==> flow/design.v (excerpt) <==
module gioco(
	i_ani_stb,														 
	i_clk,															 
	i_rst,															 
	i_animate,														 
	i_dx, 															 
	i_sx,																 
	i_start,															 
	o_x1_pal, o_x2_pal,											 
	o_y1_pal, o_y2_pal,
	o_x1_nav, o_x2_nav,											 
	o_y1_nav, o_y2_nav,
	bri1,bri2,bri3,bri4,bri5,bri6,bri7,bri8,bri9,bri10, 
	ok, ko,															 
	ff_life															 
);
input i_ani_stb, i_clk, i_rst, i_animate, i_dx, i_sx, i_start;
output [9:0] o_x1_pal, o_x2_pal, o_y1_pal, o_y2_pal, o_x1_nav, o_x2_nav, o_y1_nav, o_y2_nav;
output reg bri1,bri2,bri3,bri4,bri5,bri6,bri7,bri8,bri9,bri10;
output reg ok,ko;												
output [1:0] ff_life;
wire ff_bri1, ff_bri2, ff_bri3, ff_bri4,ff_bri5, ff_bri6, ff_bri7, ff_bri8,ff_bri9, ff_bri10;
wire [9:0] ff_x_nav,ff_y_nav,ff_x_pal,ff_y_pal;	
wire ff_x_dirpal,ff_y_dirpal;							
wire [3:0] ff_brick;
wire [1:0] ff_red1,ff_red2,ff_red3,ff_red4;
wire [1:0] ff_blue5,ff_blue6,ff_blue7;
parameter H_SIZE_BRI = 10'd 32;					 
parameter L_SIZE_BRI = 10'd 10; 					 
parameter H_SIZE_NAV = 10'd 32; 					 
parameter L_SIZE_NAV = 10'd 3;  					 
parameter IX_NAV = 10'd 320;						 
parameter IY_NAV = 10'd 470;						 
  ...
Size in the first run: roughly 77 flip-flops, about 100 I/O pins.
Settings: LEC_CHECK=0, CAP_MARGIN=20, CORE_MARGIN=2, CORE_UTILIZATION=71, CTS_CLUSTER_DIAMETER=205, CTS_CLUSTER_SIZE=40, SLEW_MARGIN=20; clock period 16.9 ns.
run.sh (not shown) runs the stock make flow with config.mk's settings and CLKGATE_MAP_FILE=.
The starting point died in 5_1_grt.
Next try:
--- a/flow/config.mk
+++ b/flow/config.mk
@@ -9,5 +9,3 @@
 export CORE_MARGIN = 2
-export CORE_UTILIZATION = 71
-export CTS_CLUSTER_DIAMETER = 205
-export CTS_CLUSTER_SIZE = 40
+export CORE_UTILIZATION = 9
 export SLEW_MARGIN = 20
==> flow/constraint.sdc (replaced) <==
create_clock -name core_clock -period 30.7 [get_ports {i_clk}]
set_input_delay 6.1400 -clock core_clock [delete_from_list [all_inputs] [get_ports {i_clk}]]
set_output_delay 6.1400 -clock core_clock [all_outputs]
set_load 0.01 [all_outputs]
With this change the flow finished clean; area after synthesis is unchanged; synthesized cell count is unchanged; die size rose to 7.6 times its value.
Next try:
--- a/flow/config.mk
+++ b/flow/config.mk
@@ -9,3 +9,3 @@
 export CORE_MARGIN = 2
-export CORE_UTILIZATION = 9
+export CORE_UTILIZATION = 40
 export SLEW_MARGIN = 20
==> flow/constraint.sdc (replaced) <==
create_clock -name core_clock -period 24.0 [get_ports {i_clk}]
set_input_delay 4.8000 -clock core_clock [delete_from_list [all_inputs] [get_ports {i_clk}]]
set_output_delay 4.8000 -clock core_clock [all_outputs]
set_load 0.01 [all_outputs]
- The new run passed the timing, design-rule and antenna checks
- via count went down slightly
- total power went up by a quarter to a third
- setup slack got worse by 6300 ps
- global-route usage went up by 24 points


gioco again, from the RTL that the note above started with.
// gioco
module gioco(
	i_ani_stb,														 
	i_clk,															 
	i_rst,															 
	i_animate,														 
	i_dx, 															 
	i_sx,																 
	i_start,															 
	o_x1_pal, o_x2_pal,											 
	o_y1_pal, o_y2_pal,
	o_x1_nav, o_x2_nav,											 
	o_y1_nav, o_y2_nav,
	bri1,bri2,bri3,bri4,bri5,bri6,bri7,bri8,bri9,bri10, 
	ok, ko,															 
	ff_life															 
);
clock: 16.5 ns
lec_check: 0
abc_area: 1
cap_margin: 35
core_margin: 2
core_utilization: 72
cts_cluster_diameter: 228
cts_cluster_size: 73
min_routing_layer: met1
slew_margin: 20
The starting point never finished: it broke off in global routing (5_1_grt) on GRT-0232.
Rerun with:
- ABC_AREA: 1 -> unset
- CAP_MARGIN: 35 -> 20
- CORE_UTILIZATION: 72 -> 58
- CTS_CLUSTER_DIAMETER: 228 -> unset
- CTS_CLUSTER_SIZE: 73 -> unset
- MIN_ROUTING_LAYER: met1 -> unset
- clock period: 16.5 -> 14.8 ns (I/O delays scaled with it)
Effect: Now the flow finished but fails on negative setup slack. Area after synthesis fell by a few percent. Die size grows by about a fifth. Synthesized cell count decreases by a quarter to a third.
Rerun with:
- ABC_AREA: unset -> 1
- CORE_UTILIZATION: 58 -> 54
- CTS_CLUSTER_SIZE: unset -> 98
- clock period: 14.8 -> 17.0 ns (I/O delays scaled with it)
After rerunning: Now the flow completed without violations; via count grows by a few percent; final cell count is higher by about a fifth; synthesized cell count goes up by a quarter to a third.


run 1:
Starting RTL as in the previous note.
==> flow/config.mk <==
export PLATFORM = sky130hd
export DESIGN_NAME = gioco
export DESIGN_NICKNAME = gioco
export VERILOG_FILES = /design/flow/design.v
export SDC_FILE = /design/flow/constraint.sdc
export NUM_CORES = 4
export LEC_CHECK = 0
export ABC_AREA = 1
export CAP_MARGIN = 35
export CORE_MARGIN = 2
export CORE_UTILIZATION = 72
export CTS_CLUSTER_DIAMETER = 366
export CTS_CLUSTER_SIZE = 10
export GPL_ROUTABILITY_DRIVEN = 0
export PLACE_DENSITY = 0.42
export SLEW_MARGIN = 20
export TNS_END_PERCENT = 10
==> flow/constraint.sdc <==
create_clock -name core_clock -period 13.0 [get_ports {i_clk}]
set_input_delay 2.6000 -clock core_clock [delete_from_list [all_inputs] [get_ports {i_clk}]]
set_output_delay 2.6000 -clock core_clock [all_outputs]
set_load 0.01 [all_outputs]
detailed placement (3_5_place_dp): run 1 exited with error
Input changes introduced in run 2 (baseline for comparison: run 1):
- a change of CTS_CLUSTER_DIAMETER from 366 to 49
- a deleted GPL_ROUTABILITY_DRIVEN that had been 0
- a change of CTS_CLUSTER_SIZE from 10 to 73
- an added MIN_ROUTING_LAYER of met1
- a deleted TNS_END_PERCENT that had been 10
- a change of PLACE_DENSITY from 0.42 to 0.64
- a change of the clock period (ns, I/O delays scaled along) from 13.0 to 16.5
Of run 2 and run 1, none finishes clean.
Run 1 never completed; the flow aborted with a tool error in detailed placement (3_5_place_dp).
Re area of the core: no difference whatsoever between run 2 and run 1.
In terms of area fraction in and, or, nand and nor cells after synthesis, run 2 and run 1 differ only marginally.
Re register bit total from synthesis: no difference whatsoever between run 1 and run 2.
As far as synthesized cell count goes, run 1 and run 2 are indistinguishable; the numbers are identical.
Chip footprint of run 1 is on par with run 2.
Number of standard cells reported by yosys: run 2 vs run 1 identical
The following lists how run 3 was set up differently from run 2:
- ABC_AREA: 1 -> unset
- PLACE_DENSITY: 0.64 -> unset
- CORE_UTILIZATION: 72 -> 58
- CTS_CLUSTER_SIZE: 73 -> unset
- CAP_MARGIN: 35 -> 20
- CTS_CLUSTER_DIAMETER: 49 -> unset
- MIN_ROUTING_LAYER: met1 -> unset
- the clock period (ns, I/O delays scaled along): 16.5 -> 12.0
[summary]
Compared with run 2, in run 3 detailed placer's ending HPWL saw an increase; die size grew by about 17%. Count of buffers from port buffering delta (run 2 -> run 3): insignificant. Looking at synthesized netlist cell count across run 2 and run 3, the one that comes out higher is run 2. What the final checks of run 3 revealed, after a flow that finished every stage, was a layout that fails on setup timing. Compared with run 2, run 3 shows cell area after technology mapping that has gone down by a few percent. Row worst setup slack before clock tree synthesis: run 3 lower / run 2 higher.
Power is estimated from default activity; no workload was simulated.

+ + +

- _WHAT TO DO_
Reply with nothing but a number. State how many lines in the records hold the word "unset".

- _YOUR SOLUTION_
11